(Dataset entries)
____

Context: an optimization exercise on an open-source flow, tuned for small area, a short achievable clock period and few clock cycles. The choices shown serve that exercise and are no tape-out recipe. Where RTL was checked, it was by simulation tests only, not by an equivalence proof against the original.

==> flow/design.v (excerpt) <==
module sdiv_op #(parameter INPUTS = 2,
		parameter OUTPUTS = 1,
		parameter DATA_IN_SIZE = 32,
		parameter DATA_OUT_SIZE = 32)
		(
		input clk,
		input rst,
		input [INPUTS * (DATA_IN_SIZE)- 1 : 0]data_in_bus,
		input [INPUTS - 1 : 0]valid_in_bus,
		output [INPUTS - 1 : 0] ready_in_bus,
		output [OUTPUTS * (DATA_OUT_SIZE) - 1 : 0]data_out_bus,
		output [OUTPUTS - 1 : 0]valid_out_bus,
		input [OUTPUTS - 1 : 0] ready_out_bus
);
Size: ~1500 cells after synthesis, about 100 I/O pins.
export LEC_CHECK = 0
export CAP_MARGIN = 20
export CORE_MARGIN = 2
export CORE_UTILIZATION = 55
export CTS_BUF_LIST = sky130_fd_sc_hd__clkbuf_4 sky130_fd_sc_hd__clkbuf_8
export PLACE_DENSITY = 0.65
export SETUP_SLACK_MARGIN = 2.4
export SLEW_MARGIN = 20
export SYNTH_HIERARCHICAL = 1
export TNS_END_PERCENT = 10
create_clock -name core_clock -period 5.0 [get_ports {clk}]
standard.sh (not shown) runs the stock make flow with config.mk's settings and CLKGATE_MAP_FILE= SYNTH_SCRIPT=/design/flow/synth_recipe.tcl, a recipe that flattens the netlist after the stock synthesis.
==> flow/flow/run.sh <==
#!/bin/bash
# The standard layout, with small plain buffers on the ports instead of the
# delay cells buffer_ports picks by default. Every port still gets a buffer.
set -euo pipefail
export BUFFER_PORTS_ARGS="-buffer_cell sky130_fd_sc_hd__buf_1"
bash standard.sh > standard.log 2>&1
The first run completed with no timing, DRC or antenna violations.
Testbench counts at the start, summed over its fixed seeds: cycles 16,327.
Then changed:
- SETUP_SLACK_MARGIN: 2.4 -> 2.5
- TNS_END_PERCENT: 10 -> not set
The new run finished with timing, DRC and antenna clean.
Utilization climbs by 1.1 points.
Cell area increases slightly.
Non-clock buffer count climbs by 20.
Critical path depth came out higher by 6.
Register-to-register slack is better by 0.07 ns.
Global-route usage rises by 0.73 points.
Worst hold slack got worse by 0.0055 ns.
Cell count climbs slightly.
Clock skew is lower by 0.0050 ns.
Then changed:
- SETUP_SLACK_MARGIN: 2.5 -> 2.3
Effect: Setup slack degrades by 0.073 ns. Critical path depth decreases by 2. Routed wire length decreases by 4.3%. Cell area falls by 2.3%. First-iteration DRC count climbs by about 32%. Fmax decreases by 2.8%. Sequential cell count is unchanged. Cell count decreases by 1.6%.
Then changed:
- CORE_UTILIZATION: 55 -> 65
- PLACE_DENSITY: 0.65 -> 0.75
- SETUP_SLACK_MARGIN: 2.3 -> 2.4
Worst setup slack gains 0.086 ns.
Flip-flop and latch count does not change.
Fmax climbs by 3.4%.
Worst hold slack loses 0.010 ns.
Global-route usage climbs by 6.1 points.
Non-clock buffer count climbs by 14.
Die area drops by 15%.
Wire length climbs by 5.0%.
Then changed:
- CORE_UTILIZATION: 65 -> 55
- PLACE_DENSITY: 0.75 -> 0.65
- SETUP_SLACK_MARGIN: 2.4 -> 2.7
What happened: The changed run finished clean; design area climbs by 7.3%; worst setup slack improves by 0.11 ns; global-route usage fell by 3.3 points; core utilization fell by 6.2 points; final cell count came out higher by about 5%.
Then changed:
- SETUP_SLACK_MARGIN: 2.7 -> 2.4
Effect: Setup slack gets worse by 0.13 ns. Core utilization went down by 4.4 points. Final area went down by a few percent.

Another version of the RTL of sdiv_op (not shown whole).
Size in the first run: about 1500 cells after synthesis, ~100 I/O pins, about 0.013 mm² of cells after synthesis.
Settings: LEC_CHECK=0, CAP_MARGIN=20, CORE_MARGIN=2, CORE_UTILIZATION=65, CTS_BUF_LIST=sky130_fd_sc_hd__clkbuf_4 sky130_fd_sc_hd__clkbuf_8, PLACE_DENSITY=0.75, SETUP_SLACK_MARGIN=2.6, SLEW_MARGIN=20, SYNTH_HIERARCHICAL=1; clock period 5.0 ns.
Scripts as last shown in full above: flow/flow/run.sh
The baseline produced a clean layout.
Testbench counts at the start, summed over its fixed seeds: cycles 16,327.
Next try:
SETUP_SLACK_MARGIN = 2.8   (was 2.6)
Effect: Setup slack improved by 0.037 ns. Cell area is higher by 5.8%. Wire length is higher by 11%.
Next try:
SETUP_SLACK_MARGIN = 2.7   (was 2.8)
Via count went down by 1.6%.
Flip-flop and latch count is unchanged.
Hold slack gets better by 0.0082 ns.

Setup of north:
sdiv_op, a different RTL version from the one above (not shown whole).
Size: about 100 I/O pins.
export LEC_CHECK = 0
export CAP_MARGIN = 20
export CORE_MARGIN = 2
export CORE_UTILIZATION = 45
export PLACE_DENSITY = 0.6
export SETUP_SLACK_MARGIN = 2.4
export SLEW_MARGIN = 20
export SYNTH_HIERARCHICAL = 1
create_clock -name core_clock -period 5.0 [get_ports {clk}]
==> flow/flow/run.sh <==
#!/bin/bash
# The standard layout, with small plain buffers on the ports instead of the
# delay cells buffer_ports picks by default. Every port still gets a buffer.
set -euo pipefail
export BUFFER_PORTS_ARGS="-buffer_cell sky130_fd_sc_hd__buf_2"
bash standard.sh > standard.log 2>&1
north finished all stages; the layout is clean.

____

- [ABOUT THIS EXERCISE] The answer must consist of all the entries, copied exactly.

- [OUTPUT FOR THIS EXERCISE]
Context: an optimization exercise on an open-source flow, tuned for small area, a short achievable clock period and few clock cycles. The choices shown serve that exercise and are no tape-out recipe. Where RTL was checked, it was by simulation tests only, not by an equivalence proof against the original.

==> flow/design.v (excerpt) <==
module sdiv_op #(parameter INPUTS = 2,
		parameter OUTPUTS = 1,
		parameter DATA_IN_SIZE = 32,
		parameter DATA_OUT_SIZE = 32)
		(
		input clk,
		input rst,
		input [INPUTS * (DATA_IN_SIZE)- 1 : 0]data_in_bus,
		input [INPUTS - 1 : 0]valid_in_bus,
		output [INPUTS - 1 : 0] ready_in_bus,
		output [OUTPUTS * (DATA_OUT_SIZE) - 1 : 0]data_out_bus,
		output [OUTPUTS - 1 : 0]valid_out_bus,
		input [OUTPUTS - 1 : 0] ready_out_bus
);
Size: ~1500 cells after synthesis, about 100 I/O pins.
export LEC_CHECK = 0
export CAP_MARGIN = 20
export CORE_MARGIN = 2
export CORE_UTILIZATION = 55
export CTS_BUF_LIST = sky130_fd_sc_hd__clkbuf_4 sky130_fd_sc_hd__clkbuf_8
export PLACE_DENSITY = 0.65
export SETUP_SLACK_MARGIN = 2.4
export SLEW_MARGIN = 20
export SYNTH_HIERARCHICAL = 1
export TNS_END_PERCENT = 10
create_clock -name core_clock -period 5.0 [get_ports {clk}]
standard.sh (not shown) runs the stock make flow with config.mk's settings and CLKGATE_MAP_FILE= SYNTH_SCRIPT=/design/flow/synth_recipe.tcl, a recipe that flattens the netlist after the stock synthesis.
==> flow/flow/run.sh <==
#!/bin/bash
# The standard layout, with small plain buffers on the ports instead of the
# delay cells buffer_ports picks by default. Every port still gets a buffer.
set -euo pipefail
export BUFFER_PORTS_ARGS="-buffer_cell sky130_fd_sc_hd__buf_1"
bash standard.sh > standard.log 2>&1
The first run completed with no timing, DRC or antenna violations.
Testbench counts at the start, summed over its fixed seeds: cycles 16,327.
Then changed:
- SETUP_SLACK_MARGIN: 2.4 -> 2.5
- TNS_END_PERCENT: 10 -> not set
The new run finished with timing, DRC and antenna clean.
Utilization climbs by 1.1 points.
Cell area increases slightly.
Non-clock buffer count climbs by 20.
Critical path depth came out higher by 6.
Register-to-register slack is better by 0.07 ns.
Global-route usage rises by 0.73 points.
Worst hold slack got worse by 0.0055 ns.
Cell count climbs slightly.
Clock skew is lower by 0.0050 ns.
Then changed:
- SETUP_SLACK_MARGIN: 2.5 -> 2.3
Effect: Setup slack degrades by 0.073 ns. Critical path depth decreases by 2. Routed wire length decreases by 4.3%. Cell area falls by 2.3%. First-iteration DRC count climbs by about 32%. Fmax decreases by 2.8%. Sequential cell count is unchanged. Cell count decreases by 1.6%.
Then changed:
- CORE_UTILIZATION: 55 -> 65
- PLACE_DENSITY: 0.65 -> 0.75
- SETUP_SLACK_MARGIN: 2.3 -> 2.4
Worst setup slack gains 0.086 ns.
Flip-flop and latch count does not change.
Fmax climbs by 3.4%.
Worst hold slack loses 0.010 ns.
Global-route usage climbs by 6.1 points.
Non-clock buffer count climbs by 14.
Die area drops by 15%.
Wire length climbs by 5.0%.
Then changed:
- CORE_UTILIZATION: 65 -> 55
- PLACE_DENSITY: 0.75 -> 0.65
- SETUP_SLACK_MARGIN: 2.4 -> 2.7
What happened: The changed run finished clean; design area climbs by 7.3%; worst setup slack improves by 0.11 ns; global-route usage fell by 3.3 points; core utilization fell by 6.2 points; final cell count came out higher by about 5%.
Then changed:
- SETUP_SLACK_MARGIN: 2.7 -> 2.4
Effect: Setup slack gets worse by 0.13 ns. Core utilization went down by 4.4 points. Final area went down by a few percent.

Another version of the RTL of sdiv_op (not shown whole).
Size in the first run: about 1500 cells after synthesis, ~100 I/O pins, about 0.013 mm² of cells after synthesis.
Settings: LEC_CHECK=0, CAP_MARGIN=20, CORE_MARGIN=2, CORE_UTILIZATION=65, CTS_BUF_LIST=sky130_fd_sc_hd__clkbuf_4 sky130_fd_sc_hd__clkbuf_8, PLACE_DENSITY=0.75, SETUP_SLACK_MARGIN=2.6, SLEW_MARGIN=20, SYNTH_HIERARCHICAL=1; clock period 5.0 ns.
Scripts as last shown in full above: flow/flow/run.sh
The baseline produced a clean layout.
Testbench counts at the start, summed over its fixed seeds: cycles 16,327.
Next try:
SETUP_SLACK_MARGIN = 2.8   (was 2.6)
Effect: Setup slack improved by 0.037 ns. Cell area is higher by 5.8%. Wire length is higher by 11%.
Next try:
SETUP_SLACK_MARGIN = 2.7   (was 2.8)
Via count went down by 1.6%.
Flip-flop and latch count is unchanged.
Hold slack gets better by 0.0082 ns.

Setup of north:
sdiv_op, a different RTL version from the one above (not shown whole).
Size: about 100 I/O pins.
export LEC_CHECK = 0
export CAP_MARGIN = 20
export CORE_MARGIN = 2
export CORE_UTILIZATION = 45
export PLACE_DENSITY = 0.6
export SETUP_SLACK_MARGIN = 2.4
export SLEW_MARGIN = 20
export SYNTH_HIERARCHICAL = 1
create_clock -name core_clock -period 5.0 [get_ports {clk}]
==> flow/flow/run.sh <==
#!/bin/bash
# The standard layout, with small plain buffers on the ports instead of the
# delay cells buffer_ports picks by default. Every port still gets a buffer.
set -euo pipefail
export BUFFER_PORTS_ARGS="-buffer_cell sky130_fd_sc_hd__buf_2"
bash standard.sh > standard.log 2>&1
north finished all stages; the layout is clean.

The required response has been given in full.